コンピューターやゲーム機などの電子製品などの本体に貼られていることがある「Warranty void if removed (このシールを剥がすと保証は無効)」の封印シールは、アメリカの法律に照らし合わせると実は違法であることが知られています。しかしそれではなぜ、各メーカーは「違法」にもかかわらずそのシールを使い続けているのか、その内情をテック系メディアのExtremeTechが論じています。

Microsoft, Sony, and other companies still use illegal warranty-void-if-removed stickers | ExtremeTech

http://www.extremetech.com/gaming/233120-microsoft-sony-and-other-manufacturers-still-use-illegal-warranty-void-if-removed-stickers

ゲーム機などの本体を留める重要なネジ穴などの上に貼られることの多い封印シールは、自社のサービスマン以外による修理を防止し、「不正な処置」が行われないようにするために使われています。メーカー目線で見ると、「意図しない修理や改造が行われたハードウェアまで保証できない」という主張が見えてくる対応策となっているわけですが、実はこの行為はアメリカで定められている法律に抵触する可能性が極めて高いことが知られています。



By Joe Hall

その法律は、1975年に制定された「1975 Magnuson‐Moss Warranty Act (MMWA:マグナソン・モス法)」と呼ばれるもので、企業に対し、消費者に高価な修理契約を結ばせたり、「認定業者」による正規部品との交換を強制することを禁じています。特にこの法律が適応されるのは自動車販売の現場で、いわゆる「純正部品」だけをユーザーに強制することを禁じています。

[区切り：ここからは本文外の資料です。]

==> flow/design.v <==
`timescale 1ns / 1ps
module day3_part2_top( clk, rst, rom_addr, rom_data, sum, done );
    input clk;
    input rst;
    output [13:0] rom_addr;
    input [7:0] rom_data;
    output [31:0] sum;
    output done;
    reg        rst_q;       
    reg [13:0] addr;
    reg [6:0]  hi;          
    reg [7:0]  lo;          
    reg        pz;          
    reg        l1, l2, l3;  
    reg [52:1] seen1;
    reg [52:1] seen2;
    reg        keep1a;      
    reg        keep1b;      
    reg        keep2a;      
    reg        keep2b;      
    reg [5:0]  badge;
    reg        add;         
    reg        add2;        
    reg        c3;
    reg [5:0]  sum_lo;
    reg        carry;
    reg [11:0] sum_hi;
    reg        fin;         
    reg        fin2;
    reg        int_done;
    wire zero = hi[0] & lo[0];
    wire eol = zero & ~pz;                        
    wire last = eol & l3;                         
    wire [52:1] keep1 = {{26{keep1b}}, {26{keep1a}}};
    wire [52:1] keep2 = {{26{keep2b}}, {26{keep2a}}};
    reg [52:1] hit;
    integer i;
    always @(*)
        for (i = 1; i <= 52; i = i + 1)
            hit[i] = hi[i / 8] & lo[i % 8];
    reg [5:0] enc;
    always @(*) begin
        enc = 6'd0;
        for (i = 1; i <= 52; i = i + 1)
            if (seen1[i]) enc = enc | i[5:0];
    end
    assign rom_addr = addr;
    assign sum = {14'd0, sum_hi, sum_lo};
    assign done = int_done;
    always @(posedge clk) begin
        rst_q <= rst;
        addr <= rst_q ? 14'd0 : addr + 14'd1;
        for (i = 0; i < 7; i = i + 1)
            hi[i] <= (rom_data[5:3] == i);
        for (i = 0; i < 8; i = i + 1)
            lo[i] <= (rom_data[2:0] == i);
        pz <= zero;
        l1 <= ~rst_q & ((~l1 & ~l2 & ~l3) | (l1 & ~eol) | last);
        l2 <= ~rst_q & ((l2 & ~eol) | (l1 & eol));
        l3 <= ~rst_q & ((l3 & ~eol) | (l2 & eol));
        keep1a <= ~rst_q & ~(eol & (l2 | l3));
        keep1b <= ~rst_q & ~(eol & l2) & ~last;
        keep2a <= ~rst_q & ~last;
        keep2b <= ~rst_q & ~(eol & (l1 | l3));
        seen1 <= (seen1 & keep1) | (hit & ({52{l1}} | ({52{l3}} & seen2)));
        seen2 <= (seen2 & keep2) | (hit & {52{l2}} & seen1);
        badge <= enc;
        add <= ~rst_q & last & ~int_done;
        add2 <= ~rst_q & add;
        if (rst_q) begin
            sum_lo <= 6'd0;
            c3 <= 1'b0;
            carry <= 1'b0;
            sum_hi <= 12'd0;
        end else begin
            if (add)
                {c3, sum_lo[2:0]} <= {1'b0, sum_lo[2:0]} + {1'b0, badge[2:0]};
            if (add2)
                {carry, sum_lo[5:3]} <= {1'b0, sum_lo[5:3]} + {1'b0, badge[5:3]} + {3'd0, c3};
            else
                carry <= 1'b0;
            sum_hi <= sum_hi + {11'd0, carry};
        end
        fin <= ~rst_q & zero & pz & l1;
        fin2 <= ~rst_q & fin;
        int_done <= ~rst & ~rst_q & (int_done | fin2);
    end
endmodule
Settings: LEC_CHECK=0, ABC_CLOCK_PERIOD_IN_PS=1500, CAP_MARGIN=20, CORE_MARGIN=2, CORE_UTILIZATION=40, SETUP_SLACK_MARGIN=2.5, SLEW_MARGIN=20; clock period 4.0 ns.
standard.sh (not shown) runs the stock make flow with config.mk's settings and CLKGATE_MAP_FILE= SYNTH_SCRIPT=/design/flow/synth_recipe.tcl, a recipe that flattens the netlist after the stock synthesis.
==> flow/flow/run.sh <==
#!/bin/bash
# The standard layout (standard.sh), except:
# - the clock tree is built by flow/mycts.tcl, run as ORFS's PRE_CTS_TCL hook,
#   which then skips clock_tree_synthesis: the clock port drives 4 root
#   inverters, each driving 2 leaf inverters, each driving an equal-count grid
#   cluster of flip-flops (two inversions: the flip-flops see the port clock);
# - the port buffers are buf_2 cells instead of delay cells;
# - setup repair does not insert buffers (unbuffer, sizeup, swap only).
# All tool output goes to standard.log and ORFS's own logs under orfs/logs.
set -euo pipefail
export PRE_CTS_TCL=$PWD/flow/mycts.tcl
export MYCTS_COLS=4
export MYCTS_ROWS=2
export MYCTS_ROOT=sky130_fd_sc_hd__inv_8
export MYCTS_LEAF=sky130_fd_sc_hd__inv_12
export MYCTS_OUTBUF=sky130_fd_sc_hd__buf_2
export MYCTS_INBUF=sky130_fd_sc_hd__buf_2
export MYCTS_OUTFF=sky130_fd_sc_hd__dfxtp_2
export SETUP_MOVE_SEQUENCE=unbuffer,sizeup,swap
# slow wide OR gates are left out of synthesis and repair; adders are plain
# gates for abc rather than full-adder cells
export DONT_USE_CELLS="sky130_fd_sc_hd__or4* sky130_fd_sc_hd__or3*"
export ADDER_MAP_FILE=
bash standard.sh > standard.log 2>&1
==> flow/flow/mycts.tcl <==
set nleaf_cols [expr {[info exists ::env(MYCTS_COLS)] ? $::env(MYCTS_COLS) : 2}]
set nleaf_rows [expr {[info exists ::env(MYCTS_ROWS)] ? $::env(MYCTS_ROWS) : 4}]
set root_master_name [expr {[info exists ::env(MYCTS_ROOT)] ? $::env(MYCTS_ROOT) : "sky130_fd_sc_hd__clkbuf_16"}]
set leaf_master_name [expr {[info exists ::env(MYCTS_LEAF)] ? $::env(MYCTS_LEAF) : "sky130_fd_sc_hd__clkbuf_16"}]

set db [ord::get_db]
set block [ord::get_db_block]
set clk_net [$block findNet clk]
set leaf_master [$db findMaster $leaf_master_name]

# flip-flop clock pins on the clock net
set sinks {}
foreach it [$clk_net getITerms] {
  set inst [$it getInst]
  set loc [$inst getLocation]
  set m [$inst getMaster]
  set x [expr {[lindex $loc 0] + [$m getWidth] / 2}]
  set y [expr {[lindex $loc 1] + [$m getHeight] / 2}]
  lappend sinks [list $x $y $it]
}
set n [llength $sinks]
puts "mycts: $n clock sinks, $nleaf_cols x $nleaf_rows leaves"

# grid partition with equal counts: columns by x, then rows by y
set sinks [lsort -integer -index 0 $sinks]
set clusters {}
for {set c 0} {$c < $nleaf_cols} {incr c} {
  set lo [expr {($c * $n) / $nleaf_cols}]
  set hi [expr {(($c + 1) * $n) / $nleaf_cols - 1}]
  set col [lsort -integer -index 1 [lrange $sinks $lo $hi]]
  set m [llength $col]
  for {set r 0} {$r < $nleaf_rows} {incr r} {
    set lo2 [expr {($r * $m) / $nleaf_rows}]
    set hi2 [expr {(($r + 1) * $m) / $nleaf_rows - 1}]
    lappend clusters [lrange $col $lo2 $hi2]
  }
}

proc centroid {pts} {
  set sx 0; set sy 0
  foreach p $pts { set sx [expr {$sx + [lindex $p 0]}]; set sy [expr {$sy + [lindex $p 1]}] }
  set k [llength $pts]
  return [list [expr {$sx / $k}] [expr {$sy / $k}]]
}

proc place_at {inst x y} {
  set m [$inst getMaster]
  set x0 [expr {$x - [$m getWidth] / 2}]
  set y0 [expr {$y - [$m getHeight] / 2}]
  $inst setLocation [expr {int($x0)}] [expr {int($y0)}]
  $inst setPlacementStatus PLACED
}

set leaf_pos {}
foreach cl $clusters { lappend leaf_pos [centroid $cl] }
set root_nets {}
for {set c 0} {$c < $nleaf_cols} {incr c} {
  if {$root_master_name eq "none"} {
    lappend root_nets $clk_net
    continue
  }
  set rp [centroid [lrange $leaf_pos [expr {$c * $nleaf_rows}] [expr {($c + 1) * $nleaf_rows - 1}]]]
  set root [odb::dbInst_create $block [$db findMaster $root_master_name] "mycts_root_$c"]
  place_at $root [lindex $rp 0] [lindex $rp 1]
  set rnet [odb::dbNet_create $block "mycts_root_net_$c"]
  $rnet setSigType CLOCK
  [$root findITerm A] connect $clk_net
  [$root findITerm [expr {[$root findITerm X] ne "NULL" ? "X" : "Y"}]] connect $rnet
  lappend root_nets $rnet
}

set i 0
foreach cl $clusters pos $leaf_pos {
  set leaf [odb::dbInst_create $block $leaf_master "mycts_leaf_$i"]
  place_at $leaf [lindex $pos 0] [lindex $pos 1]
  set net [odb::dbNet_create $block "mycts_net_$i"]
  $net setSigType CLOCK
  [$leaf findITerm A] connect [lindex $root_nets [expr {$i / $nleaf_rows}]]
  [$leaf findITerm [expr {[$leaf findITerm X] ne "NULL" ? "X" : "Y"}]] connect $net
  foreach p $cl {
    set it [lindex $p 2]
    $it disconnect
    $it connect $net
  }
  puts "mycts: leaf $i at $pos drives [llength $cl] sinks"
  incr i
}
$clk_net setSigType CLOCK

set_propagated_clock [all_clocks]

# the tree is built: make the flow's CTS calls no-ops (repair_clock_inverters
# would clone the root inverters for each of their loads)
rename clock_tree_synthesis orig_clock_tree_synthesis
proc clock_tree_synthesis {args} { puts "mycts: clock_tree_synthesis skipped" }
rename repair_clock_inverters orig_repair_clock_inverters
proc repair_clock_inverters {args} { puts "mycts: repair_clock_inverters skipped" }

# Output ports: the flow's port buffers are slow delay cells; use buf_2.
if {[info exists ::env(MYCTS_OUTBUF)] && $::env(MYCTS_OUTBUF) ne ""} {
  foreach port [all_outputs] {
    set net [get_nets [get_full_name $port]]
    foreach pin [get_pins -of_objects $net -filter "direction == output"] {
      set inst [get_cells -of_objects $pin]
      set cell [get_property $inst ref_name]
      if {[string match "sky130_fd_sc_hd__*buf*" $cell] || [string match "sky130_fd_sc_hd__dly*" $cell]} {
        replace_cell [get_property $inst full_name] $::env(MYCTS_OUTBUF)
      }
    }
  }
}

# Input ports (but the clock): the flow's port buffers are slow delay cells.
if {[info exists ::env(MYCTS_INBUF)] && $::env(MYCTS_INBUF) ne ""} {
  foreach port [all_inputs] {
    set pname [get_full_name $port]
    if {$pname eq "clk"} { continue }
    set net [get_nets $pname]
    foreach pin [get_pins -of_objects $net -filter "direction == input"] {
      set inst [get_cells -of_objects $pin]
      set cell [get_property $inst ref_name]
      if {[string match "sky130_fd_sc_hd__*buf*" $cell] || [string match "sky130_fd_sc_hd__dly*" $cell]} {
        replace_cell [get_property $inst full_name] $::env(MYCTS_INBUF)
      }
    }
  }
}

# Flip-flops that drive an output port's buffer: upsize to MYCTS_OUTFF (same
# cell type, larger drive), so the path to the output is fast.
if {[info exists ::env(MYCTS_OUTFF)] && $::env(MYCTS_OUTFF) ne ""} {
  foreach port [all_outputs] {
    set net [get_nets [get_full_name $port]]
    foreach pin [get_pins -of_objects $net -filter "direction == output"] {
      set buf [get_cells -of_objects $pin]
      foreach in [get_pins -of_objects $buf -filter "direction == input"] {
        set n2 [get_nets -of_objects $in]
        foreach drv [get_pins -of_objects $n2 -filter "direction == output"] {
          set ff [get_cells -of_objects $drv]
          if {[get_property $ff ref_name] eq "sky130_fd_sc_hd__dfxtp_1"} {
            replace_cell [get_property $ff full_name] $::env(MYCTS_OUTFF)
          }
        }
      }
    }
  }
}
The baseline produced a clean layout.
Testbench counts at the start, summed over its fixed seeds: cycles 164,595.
This is an optimization exercise on Yosys and OpenROAD, whose aim is a short achievable clock period and few clock cycles, not a production implementation. RTL that was checked went through simulation tests only; none was proved equivalent to the original. No driver is modelled on the clock port, so clocking that relies on it looks cheaper here than on a real chip. Power is estimated from default activity; no workload was simulated.

rev 12:
Design Simple_Single_CPU, start of the top module:
module Simple_Single_CPU
(
    input         clk_i,
    input         rst_n,
    output [31:0] imem_addr_o,
    input  [31:0] imem_rdata_i,
    output [31:0] dmem_addr_o,
    output [31:0] dmem_wdata_o,
    output        dmem_we_o,
    output        dmem_re_o,
    input  [31:0] dmem_rdata_i
);
For scale: ~93000 um^2 of cells after synthesis.
Settings: LEC_CHECK=0, ABC_CLOCK_PERIOD_IN_PS=5000, CAP_MARGIN=20, CORE_MARGIN=2, CORE_UTILIZATION=35, PLACE_DENSITY=0.5, SETUP_SLACK_MARGIN=5, SLEW_MARGIN=20, SYNTH_HIERARCHICAL=1; clock period 11.0 ns.
standard.sh (not shown) runs the stock make flow with config.mk's settings and CLKGATE_MAP_FILE= SYNTH_SCRIPT=/design/flow/synth_recipe.tcl, a recipe that flattens the netlist after the stock synthesis.
==> flow/flow/run.sh <==
#!/bin/bash
# The standard layout (the standard.sh, its synthesis unchanged), with these
# changes to how the layout is optimised:
#  - timing repair aims at a slack well above the 11 ns clock's, so that it keeps
#    shortening the critical paths;
#  - the port buffers are buf_8 cells rather than the resizer's default choice;
#  - an extra timing repair pass after CTS (flow/post_cts.tcl), through ORFS's
#    step hook.
# make's full output goes to standard_make.log; each ORFS step also keeps its own
# log under orfs/logs/.
set -euo pipefail
F=$(pwd)/flow
bash standard.sh SETUP_SLACK_MARGIN=7.6 \
    "BUFFER_PORTS_ARGS=-buffer_cell sky130_fd_sc_hd__buf_8" \
    POST_CTS_TCL=$F/post_cts.tcl \
    finish > standard_make.log 2>&1
==> flow/flow/post_cts.tcl <==
# Run after CTS's own timing repair.
# 1. Weak gates that drive long nets: a single-strength cell whose net spans more
#    than 50 um (half-perimeter of its pins' cells) becomes the strength-4 (else 2)
#    cell of the same function, so that later extraction finds no slow, long,
#    weakly driven wire that the repair, working from estimates, left alone.
# 2. One more timing repair pass, then legalize.
set block [ord::get_db_block]
set db [ord::get_db]
set thr [expr {50 * [$block getDbUnitsPerMicron]}]
set n 0
foreach net [$block getNets] {
  if {[$net getSigType] ne "SIGNAL"} { continue }
  set drv ""
  set xs {}
  set ys {}
  foreach it [$net getITerms] {
    set b [[$it getInst] getBBox]
    lappend xs [$b xMin]
    lappend ys [$b yMin]
    if {[$it isOutputSignal]} { set drv [$it getInst] }
  }
  if {$drv eq "" || [llength $xs] < 2} { continue }
  set hp [expr {[tcl::mathfunc::max {*}$xs] - [tcl::mathfunc::min {*}$xs] + [tcl::mathfunc::max {*}$ys] - [tcl::mathfunc::min {*}$ys]}]
  if {$hp < $thr} { continue }
  set m [[$drv getMaster] getName]
  if {![regexp {^(sky130_fd_sc_hd__(nand|nor|a2|o2|a3|o3|a4|o4|inv|xor|xnor|and|or|mux)[a-z0-9]*)_[01]$} $m -> base]} { continue }
  foreach s {4 2} {
    set nm [$db findMaster ${base}_$s]
    if {$nm ne ""} {
      $drv swapMaster $nm
      incr n
      break
    }
  }
}
puts "post_cts: upsized $n weak drivers of long nets"
detailed_placement
estimate_parasitics -placement
report_worst_slack -max
repair_timing_helper
detailed_placement
check_placement -verbose
estimate_parasitics -placement
report_worst_slack -max
Per the final summary, rev 12 finished and its layout is clean on timing, DRC and antenna.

これと同じことをユーザーに強いているのが、各メーカーによる封印シールというわけです。不公正な競争方法の防止と独占禁止法に違反した企業の調査を行うアメリカ連邦取引委員会 (FTC)の報道官であるフランク・ドーマン氏は「そのようなシールは、MMWAの規定である『消費者に対し、保証人が事前に承認した部品しか使用できないことを暗示する』に抵触する不正な行為にあたります」と、シールが消費者を保護する法律に違反していることを明言しています。

それではなぜ、メーカーは違法であるシールを使い続けているのでしょうか。ExtremeTechはその答えを「メーカーは、消費者が何もできないと知っているから」と論じています。メーカーによる「不正な」行為によって純正部品の使用を強いられることで、修理にかかる支払金額は増加します。そこでたとえば、消費者がMMWAを盾に裁判を起こしたとしても、取り戻した金額よりも裁判費用のほうが多くなるため、いわば「消費者は『泣き寝入り』せざるを得ない」というのがExtremeTechの見解です。



By andrew cosand

これが、自動車の部品だと状況は変わります。例えばトランスミッションが壊れたとして、安い社外品があるにも関わらず、ディーラーが何十万円もする純正品のみを勧めて買わせたとすると、これは裁判を起こして裁判費用が生じたとしても、裁判のメリットが生じます。かたや、修理費用が5万円以下というゲーム機などの場合は、裁判を起こしても結局は損をするだけのため、消費者は何もアクションを起こせないことをメーカーは熟知している、というのがExtremeTechの見方というわけです。